Lufthansa Bets on Mobile Access, New Class to Narrow Luxury Gap

Deutsche Lufthansa AG will allow passengers to use their own mobile devices to view films and add a new premium economy class before the end of the year as it seeks to counter rivals that offer more luxurious services.

The new class, to be rolled out from November, will have as much as 50 percent more room than coach and be added to the entire long-haul fleet by the end of 2015, while an on-board server will allow laptops, tablets and smartphones to access movies, TV shows, music and games for free from this summer.

Lufthansa is trailing competitors including British Airways by more than a decade in offering four travel classes, while Gulf and Asian carriers are raising the bar in on-board service quality and entertainment. The Cologne-based carrier is responding as it targets a five-star rating with airline-review firm Skytrax by 2015, a status no western airline holds.

“Our premium economy is a stand-alone travel experience, not just economy plus,” Jens Bischof, who heads sales at the passenger-airline unit, said in Berlin, putting demand at 1.5 million tickets a year. “About 70 percent of business travelers sit in economy, so we think there’s great up-sell potential.”

Europe’s second-largest airline will offer its new entertainment system on flights to the Middle East, north Africa and former Soviet states, deploying it first on 20 Airbus Group NV A321 narrow-body planes, Bischof said.


The system, developed by Lufthansa, has so far been ordered only by EL AL Israel Airlines, and Qatar Airways Ltd. Chief Executive Officer Akbar Al Baker said today his company will be sticking with hard-wired inflight-entertainment systems.

“Imagine you have 200 passengers all turning on their tablets, what interference it would have,” Al Baker said in Berlin, where airline executives were attending the ITB travel fair. “We’d prefer not to introduce something like that.”

Premium economy will debut on Boeing Co. 747-8s rather than the Airbus A380 as once planned, since the superjumbos are currently being fitted with flat-bed business berths, delaying their introduction from the summer, Bischof said.

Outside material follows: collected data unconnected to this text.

**config.mk**
```make
export PLATFORM = sky130hd
export DESIGN_NAME = booth_datapath
export DESIGN_NICKNAME = d
export VERILOG_FILES = /design/src/rtl/booth_datapath.sv
export SDC_FILE = /design/constraint.sdc
export NUM_CORES = 1
export LEC_CHECK = 0
export BUFFER_PORTS_ARGS = -buffer_cell sky130_fd_sc_hd__buf_2
export CORE_MARGIN = 3
export CORE_UTILIZATION = 36
export DETAILED_ROUTE_END_ITERATION = 12
export PLACE_DENSITY = 0.64
export SETUP_SLACK_MARGIN = 0.1
export SYNTH_ARGS = -nofsm -noshare
export SYNTH_HDL_FRONTEND = slang
export SYNTH_HIERARCHICAL = 1
export SYNTH_SLANG_ARGS = --single-unit
export TNS_END_PERCENT = 30
```
**constraint.sdc**
```tcl
create_clock -name clk -period 9.4 [get_ports clk]
set_input_delay 0.94 -clock clk [delete_from_list [all_inputs] [get_ports clk]]
set_output_delay 0.94 -clock clk [all_outputs]
set_load 0.03 [all_outputs]
```
**src/rtl/booth_datapath.sv**
```systemverilog
// Radix-2 Booth multiplier datapath: one add/sub-and-shift step per MUL cycle,
// sequenced by an external controller's state bit and step count.

module booth_step #(
  parameter int WIDTH = 64
) (
  input  logic [WIDTH:0]   acc,
  input  logic [WIDTH-1:0] mq,
  input  logic             q_m1,
  input  logic [WIDTH:0]   mcand,
  output logic [WIDTH:0]   acc_n,
  output logic [WIDTH-1:0] mq_n,
  output logic             q_m1_n
);
  logic [WIDTH:0] sum;

  always_comb begin
    sum = acc;
    case ({mq[0], q_m1})
      2'b01:   sum = acc + mcand;
      2'b10:   sum = acc - mcand;
      default: sum = acc;
    endcase
    // Arithmetic right shift of {sum, mq, q_m1}
    acc_n  = {sum[WIDTH], sum[WIDTH:1]};
    mq_n   = {sum[0], mq[WIDTH-1:1]};
    q_m1_n = mq[0];
  end
endmodule

module booth_datapath #(
  parameter int WIDTH = 64,
  parameter int CNT_W = 7
) (
  input  logic               clk,
  input  logic               reset,
  input  logic               op_clear,
  input  logic               state,
  input  logic [CNT_W-1:0]   count,
  input  logic [WIDTH-1:0]   multiplicand,
  input  logic [WIDTH-1:0]   multiplier,
  output logic [2*WIDTH-1:0] result,
  output logic               op_done
);
  localparam logic [CNT_W-1:0] STEPS = CNT_W'(WIDTH);
  localparam logic [CNT_W-1:0] LAST  = CNT_W'(WIDTH - 1);

  typedef struct packed {
    logic [WIDTH:0]   acc;
    logic [WIDTH-1:0] mq;
    logic             q_m1;
  } booth_st_t;

  booth_st_t      st, st_n;
  logic [WIDTH:0] mcand;

  booth_step #(.WIDTH(WIDTH)) u_step (
    .acc    (st.acc),
    .mq     (st.mq),
    .q_m1   (st.q_m1),
    .mcand  (mcand),
    .acc_n  (st_n.acc),
    .mq_n   (st_n.mq),
    .q_m1_n (st_n.q_m1)
  );

  // Extra accumulator bit keeps -2^(WIDTH-1) * -2^(WIDTH-1) exact.
  always_ff @(posedge clk or posedge reset) begin
    if (reset) begin
      st      <= '0;
      mcand   <= '0;
      result  <= '0;
      op_done <= 1'b0;
    end else if (op_clear) begin
      st      <= '0;
      mcand   <= '0;
      result  <= '0;
      op_done <= 1'b0;
    end else if (!state) begin
      st.acc  <= '0;
      st.mq   <= multiplier;
      st.q_m1 <= 1'b0;
      mcand   <= {multiplicand[WIDTH-1], multiplicand};
      op_done <= 1'b0;
    end else if (count < STEPS) begin
      st <= st_n;
      if (count == LAST) begin
        result  <= {st_n.acc[WIDTH-1:0], st_n.mq};
        op_done <= 1'b1;
      end
    end
  end
endmodule
```
# After elaboration in Yosys (flattened, before gate mapping)
# Index checks and enable logic that the tools add are counted.
dict set report totals {
  register_bits 324
  latchBits 0
  mem_bits_rw 0
  mem_bits_ro 0
  input_bits 139
  word_cells 34
  n_memories 0
}
dict set report classes {
  n_addsub 2
  mul 0
  div_mod_pow 0
  order_cmp 1
  eq_ne 6
  n_shift 0
  mux 14
  bitwise 0
  n_reduce_logical 5
}
# cell n
set ops {}
lappend ops {{$mux 128} 4}
lappend ops {{$mux 130} 3}
lappend ops {{$mux 65} 2}
lappend ops {{$pmux 65 s2} 1}
lappend ops {{$add 65x65->65} 1}
lappend ops {{$sub 65x65->65} 1}
lappend ops {{$eq 7x6->1 const B} 1}
lappend ops {{$lt 7x7->1 const B} 1}
lappend ops {{$ne 3x2->1 const B} 2}
lappend ops {{$reduce_bool 2->1} 3}
lappend ops {{$mux 1} 4}
lappend ops {{$reduce_and 3->1} 1}
lappend ops {{$eq 2x1->1 const B} 1}
lappend ops {{$eq 2x2->1 const B} 1}
lappend ops {{$ne 2x2->1 const B} 1}
lappend ops {{$reduce_and 2->1} 1}

# Longest topological paths before layout
# Gate-level depths: netlist of run 1.
dict set report logic_depth {
  word_depth 6
  depth_mapped 24
}

# Hierarchy
# The synthesis of run 1 kept the hierarchy.
# module instances cells_per_inst area_per_inst_um2
set by_module_without_submodules {}
lappend by_module_without_submodules {booth_datapath 1 1000 12834.8}
lappend by_module_without_submodules {booth_step 1 1045 6663.9}

# Worst setup path before layout of run 1
# No wires, ideal clock.
dict set report synth_timing {
  path_type {register to register}
  start {reg mcand[3]}
  end {reg st[129] (netlist name)}
  setup_ns 0.130
  arrival_ns 4.483
  required_ns 9.270
  slack_ns 4.787
  path_stages_with_launch 22
  n_path_buf 3
  cell_sequence {dfrtp_1 -> nor4_1 -> and4b_1 -> buf_2 -> nand2_1 -> nor2_1 -> nand2_1 -> nor4_1 -> a21oi_1 -> xnor2_1 -> ha_1 -> and2_1 -> clkbuf_1 -> nand3_1 -> or4_1 -> a211oi_1 -> o21ba_2 -> mux2i_1 -> xnor2_1 -> buf_4 -> mux2i_1 -> nor2_1}
}
# item line_no
set synth_lines {}
lappend synth_lines {{start, declared} 55} ;# logic [WIDTH:0] mcand;
lappend synth_lines {{start signal, assigned} 83} ;# mcand <= {multiplicand[WIDTH-1], multiplicand};

==> metrics.txt, run 1 <==
Final Skew about 0.021 ns; drt first pass iters 6; setup TNS 0 ns; HP Class in2async; CTS tree done; drt drc 0; headroom to the max-slew limit 0.219; sequential element share of the synthesized area 0.415; Synth Flop Type dfrtp_1; crit-path max FO 6; FFs w/ async S/R, synth 1.00; post-route setup slack 3.47 ns; 1st-iter DRT viols 977; switch share 0.279; I/O pins 268; RR Endpoint st[127]$_DFFE_PP0P_; crit path DAT 6.41 ns; worst reg-to-reg setup slack 3.47 ns; commonest non-fill, non-tap cells in the layout 323 x dfrtp_1, 292 x nor2_1, 264 x buf_2, 201 x mux2i_1, 133 x nand2_1; Comb pwr share 0.160; Post-CTS Resized 0; Setup WS pre-CTS 3.61 ns; initial core utilization 0.367; # H-tree levels 2; outcome complete, no violations; first-pass GRT wire length around 90000 um; via count between 15000 and 20000; Power per Cell Area 172 nW/um^2; leading cell type in the layout, fill and taps excluded dfrtp_1; antenna violations before repair 10; synthesized area per cell roughly 9.5 um^2; Post-CTS Hold Buffers 0; largest family of logic cells by synthesized area compound AO/OA/AOI/OAI gates; final setup violation count 0; Clock Latency Late Sink 0.57 ns; Syn Std Cell Area 19500 um^2; NetSw 1.07 mW; CP endpoint st[127]$_DFFE_PP0P_; Least-Margin Pin Slew 1.17 ns; finished layout cell area 22300 um^2; Routed Wire Length 57100 um; ANT nets after route 0; row count 84; CP Capture Type flop; kind of critical path reg2reg; Fill cells around 5100; Sink Count about 320; Setup Buffers After CTS 0; net total in the final layout 2369; slowest cell on the critical path nor4_1; Hold WS between 0.3 and 0.4 ns; simple-gate share of the synthesized area 0.129; Final Cycle Share 0.631; Highest Clock Rate around 0.17 GHz; post-synthesis compound-gate area fraction 0.196; Worst EP required between 9 and 10 ns; number of global-route vias before repair around 16000; Core Util, Final 0.420; multiplexer share of the synthesized area 0.105; Worst IR Drop VDD 0.149 mV; worst r2r src mcand[3]$_DFFE_PP0N_; Post-synth EDFFs 0; CTS root buf clkbuf_16; adder-cell share of the synthesized area 0.0434; Area contributors post-synth dfrtp_1 41%, mux2i_1 10%, a22o_1 5.8%; die width between 200 and 250 um; Cell variety after synth 75; Synth-to-Final Area Change 14.2%; Total GRT Usage 0.199; post-DR vias/cell 5.51; cell count after placement 2810; slowest stage delay, CP approximately 0.79 ns; r2r worst-path depth 20; LEAKAGE 10.9 nW; clock network power share 0.453; syn_nets 2251; clock-pin slew on the worst setup and hold paths 0.06 ns; detailed placement HPWL 40100 um; cell-internal power 2.76 mW; Mapped Cells 2045; largest net degree at the start of global routing roughly 170; max_cap viols 0; Pins Over Slew Limit 0; Synth Register Bits 323; Port Buf Inserts 267; Worst Setup SP mcand[3]$_DFFE_PP0N_; deepest clock path buffer count 3; Synth Area in XOR/XNOR 0.0507; Cell Count, Final, Fillers Out 2886; CTS buffer count 39; Die ar. around 57000 um^2; routability-driven placement congestion ratio 0.902; Seq pwr share 0.387; worst path cell trace nor4_1 > and4b_1 > nand2_1 > nor2_1 > nand2_1 > nor4_1 > a21oi_1 > xnor2_1 > ha_1 > a21o_1 > a31oi_1 > o221a_2 > nor2_1 > o211ai_1 > a21boi_0 > nor2b_1 > nor4_1 > nor3_1 > mux2i_1 > nor2_1; die height 239 um; Ys Warns 6; Fin. Hold Viols 0; Routed WL per cell 19.8 um; RSZ-0062 raised after global routing false; post-route minimum period 5.93 ns; Setup crit start kind flop; fraction of layout cells with a size suffix above 1 0.175; core box area roughly 53000 um^2; Yosys top cell area share 0.415; Placed Area 20800 um^2; Final Power between 3 and 4 mW; Synth area leader dfrtp_1; grt total ovfl 0
state kept, by name, summed over array words and instances, names as in the netlist:
register	flops
result	128
mcand	64
op_done	1
st	130
cells by family (layout without fill, tap and decap cells):
group / Yosys count / after routing
AOI/OAI and AO/OA: 537 / 537
xor gates and xnor gates: 112 / 112
adders and majority gates: 67 / 67
buffers and inverters: 234 / 381
DFF: 323 / 323
muxes: 204 / 204
other: 0 / 6
and+or+nand+nor: 568 / 568
synth_stat cells, drive strengths merged (13+ instances only):
master,number
a211oi,76
a21o,42
a21oi,104
a22o,129
a31oi,19
buf,133
clkbuf,73
dfrtp,323
ha,66
inv,28
mux2i,201
nand2,134
nand3,17
nand4,18
nor2,292
nor3,33
nor4,13
o21ai,83
o21bai,14
xnor2,86
xor2,26
worst max-delay path, delay by kind of cell (launching register included):
| kind | cells | cell delay [ns] |
|---|---|---|
| AOI/OAI and AO/OA | 6 | 1.25 |
| DFF | 1 | 0.43 |
| and+or+nand+nor | 11 | 3.47 |
| adders and majority gates | 1 | 0.37 |
| muxes | 1 | 0.12 |
| xor gates and xnor gates | 1 | 0.18 |
worst min-delay path by stage:
stage | startpoint | to | slack (ns) | depth (start not counted)
final | reset | result[47]$_DFFE_PP0P_ | 0.36 | 2
after global routing | reset | result[46]$_DFFE_PP0P_ | 0.37 | 2
after CTS | reset | result[52]$_DFFE_PP0P_ | 0.32 | 2
after floorplan | st[0]$_DFFE_PP0P_ | st[0]$_DFFE_PP0P_ | 0.49 | 2
after detailed placement | result[26]$_DFFE_PP0P_ | result[26]$_DFFE_PP0P_ | 0.48 | 1
after global placement | result[58]$_DFFE_PP0P_ | result[58]$_DFFE_PP0P_ | 0.48 | 1
area by class of cell:
cell class,instances,area [um^2],area share
well taps,688,861,0.0387
clock buffers,51,1090,0.0490
repair buffers,283,1480,0.0666
multi-input cells,1488,10200,0.459
inverters,28,109,0.00489
clock inverters,19,395,0.0178
diodes,6,15.0,0.000674
flip-flops and latches,323,8080,0.363
power by group through the flow:
stage,combinational [mW],sequential (mW),clock [mW]
6_report,0.612,1.48,1.73
5_1_grt,0.680,1.49,1.84
4_1_cts,0.610,1.48,1.79
3_5_place_dp,0.607,1.51,0
3_3_place_gp,0.600,1.50,0
2_1_floorplan,0.482,1.49,0
routing by layer:
metal	track usage	wire length [um]	share of wire
met5	0	34	0.00060
met4	0.0548	1290	0.023
met3	0.0479	4050	0.071
met2	0.310	25400	0.45
met1	0.278	26300	0.46
(Power assumes the default switching activity.)
==> run 2, diff against run 1 <==
Settings changed: PLACE_DENSITY 0.64 to 0.62.
Clock period 9.4 ns to 5.61 ns, I/O delays scaled along.
==> metrics.txt, run 2 (same netlist as run 1, synthesis figures left out) <==
CTS tree done; finished layout cell area 22100 um^2; die height between 200 and 250 um; post-route minimum period just over 5 ns; drt drc 0; Final Skew 0.0327 ns; headroom to the max-slew limit 0.300; Die ar. 57000 um^2; Worst EP required 6.09 ns; Placed Area 20900 um^2; CTS buffer count 37; ANT nets after route 0; max reg flops between 100 and 150; kind of critical path reg2reg; LEAKAGE 10.8 nW; initial core utilization 0.367; first-pass GRT wire length a little over 90000 um; Fill cells 5207; Clock Latency Late Sink ~0.56 ns; Fin. Hold Viols 0; final setup violation count 0; die width 239 um; Total GRT Usage 0.196; Setup Buffers After CTS 0; largest net degree at the start of global routing approximately 160; commonest non-fill, non-tap cells in the layout 323 x dfrtp_1, 292 x nor2_1, 264 x buf_2, 201 x mux2i_1, 133 x nand2_1; Final Power 5.96 mW; multi-input combinational cell area 10200 um^2; crit-path max FO 6; grt total ovfl 0; routability-driven placement congestion ratio 0.954; Worst IR Drop VDD 0.206 mV; antenna violations before repair 8; detailed placement HPWL slightly above 40000 um; Biggest register st; fraction of layout cells with a size suffix above 1 0.178; max_cap viols 0; row count 84; clock-pin slew on the worst setup and hold paths 0.06 ns; Highest Clock Rate a little under 0.2 GHz; Power per Cell Area 270 nW/um^2; via count between 15000 and 20000; RSZ-0062 raised after global routing true; Routed WL per cell 19.6 um; number of global-route vias before repair 16118; Least-Margin Pin Slew 1.05 ns; Port Buf Inserts 267; setup TNS 0 ns; Sink Count 323; Setup crit start kind flop; post-DR vias/cell 5.53; HP Class in2async; Routed Wire Length 56500 um; sequential cell area 8080 um^2; outcome complete, no violations; 1st-iter DRT viols 929; CP Capture Type flop; core box area between 50000 and 60000 um^2; top flop regs st x130, result x128, mcand x64; deepest clock path buffer count 3; net total in the final layout 2377; Final Cycle Share 0.924; crit path DAT 5.67 ns; leading cell type in the layout, fill and taps excluded dfrtp_1; drt first pass iters 5; Pins Over Slew Limit 0; Synth-to-Final Area Change 13.3%; I/O pins approximately 270; # H-tree levels 2; CTS root buf clkbuf_16
==> run 2: cell count changes in the layout (fill, tap and decap cells not counted), moves of 2 or more <==
cell,previous run,this run
buf_4,16,25
bufinv_16,10,2
clkbuf_1,5,7
clkbuf_8,7,3
clkinv_2,3,8
clkinvlp_4,2,6
diode_2,6,1
==> run 2: metrics by stage <==
stage / util / std cells / setup slack [ns] / hold slack [ns]
floorplan: - / 2045 / 0.740 / 0.489
global route: 0.416 / 2888 / 0.00105 / 0.158
CTS: 0.416 / 2888 / 0.363 / 0.111
finish: 0.416 / 2889 / 0.425 / 0.123
global placement: 0.393 / 2820 / 0.498 / 0.478
detailed placement: 0.393 / 2820 / 0.412 / 0.477
==> run 2: final timing paths <==
| kind | startpoint | end | slack (ns) | depth (start not counted) |
|---|---|---|---|---|
| worst max register to register | mcand[13]$_DFFE_PP0N_ | st[120]$_DFFE_PP0P_ | 0.42 | 20 |
| min in group clk | multiplicand[59] | mcand[59]$_DFFE_PP0N_ | 0.24 | 3 |
| worst max-delay path | mcand[13]$_DFFE_PP0N_ | st[120]$_DFFE_PP0P_ | 0.42 | 20 |
| worst min register to register | result[19]$_DFFE_PP0P_ | result[19]$_DFFE_PP0P_ | 0.49 | 1 |
| worst min-delay path | reset | result[47]$_DFFE_PP0P_ | 0.12 | 2 |
| max in group asynchronous | reset | mcand[40]$_DFFE_PP0N_ | 4.20 | 3 |
==> run 2: what timing repair did <==
item | 4_1_cts | 5_1_grt
hold buffers | 0 | 0
resized for setup | 0 | 4
endpoints found under the setup margin | 0 | 17
==> run 2: power breakdown <==
part           total, mW  internal, mW  switching, mW
registers           2.48          2.40         0.0842
logic               1.03         0.389          0.639
clock network       2.45          1.40           1.05
==> run 2: layout make-up <==
cell class                      count  area share
Antenna cell                        1    0.000113
Timing Repair Buffer              293      0.0711
Clock buffer                       48      0.0461
Sequential cell                   323       0.366
Clock inverter                     20     0.00906
Tap cell                          688      0.0390
Inverter                           28     0.00493
Multi-Input combinational cell   1488       0.464
==> run 2: metal layers <==
layer | global-route usage | part of all wire | up-vias | wire, um
li1 | - | - | 7567 | -
met1 | 0.270 | 0.45 | 7776 | 25600
met2 | 0.304 | 0.44 | 515 | 24900
met3 | 0.0508 | 0.076 | 102 | 4320
met4 | 0.0603 | 0.028 | 12 | 1570
met5 | 0 | 0.0015 | - | 85
==> run 2: worst max-delay path, stage by stage, from the launching register on <==
cell	delay [ns]
dfrtp_1	0.43
nor4_1	0.41
buf_4	0.20
nand3b_1	0.21
nor3_2	0.21
buf_4	0.19
and2_1	0.22
nor2b_1	0.28
a21oi_1	0.15
xnor2_1	0.17
ha_1	0.36
a21oi_1	0.24
o21bai_1	0.13
a211oi_1	0.25
o31ai_1	0.12
a221o_1	0.41
a31o_2	0.29
o21a_1	0.18
o31ai_1	0.42
mux2i_1	0.13
nor2_1	0.11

Tickets for the new class, which will also offer better food served on porcelain, will cost about 600 euros ($824) more than an economy fare, with the seats occupying 10 percent of long-haul capacity or 21-52 berths per plane, depending on model. Economy seats will be removed to accommodate them.

BA announced a premium economy offering in 2000, as well as flat beds in business. Air France-KLM Group, Europe’s largest airline by traffic, is also getting a makeover ranging from high-end seats to bigger entertainment screens.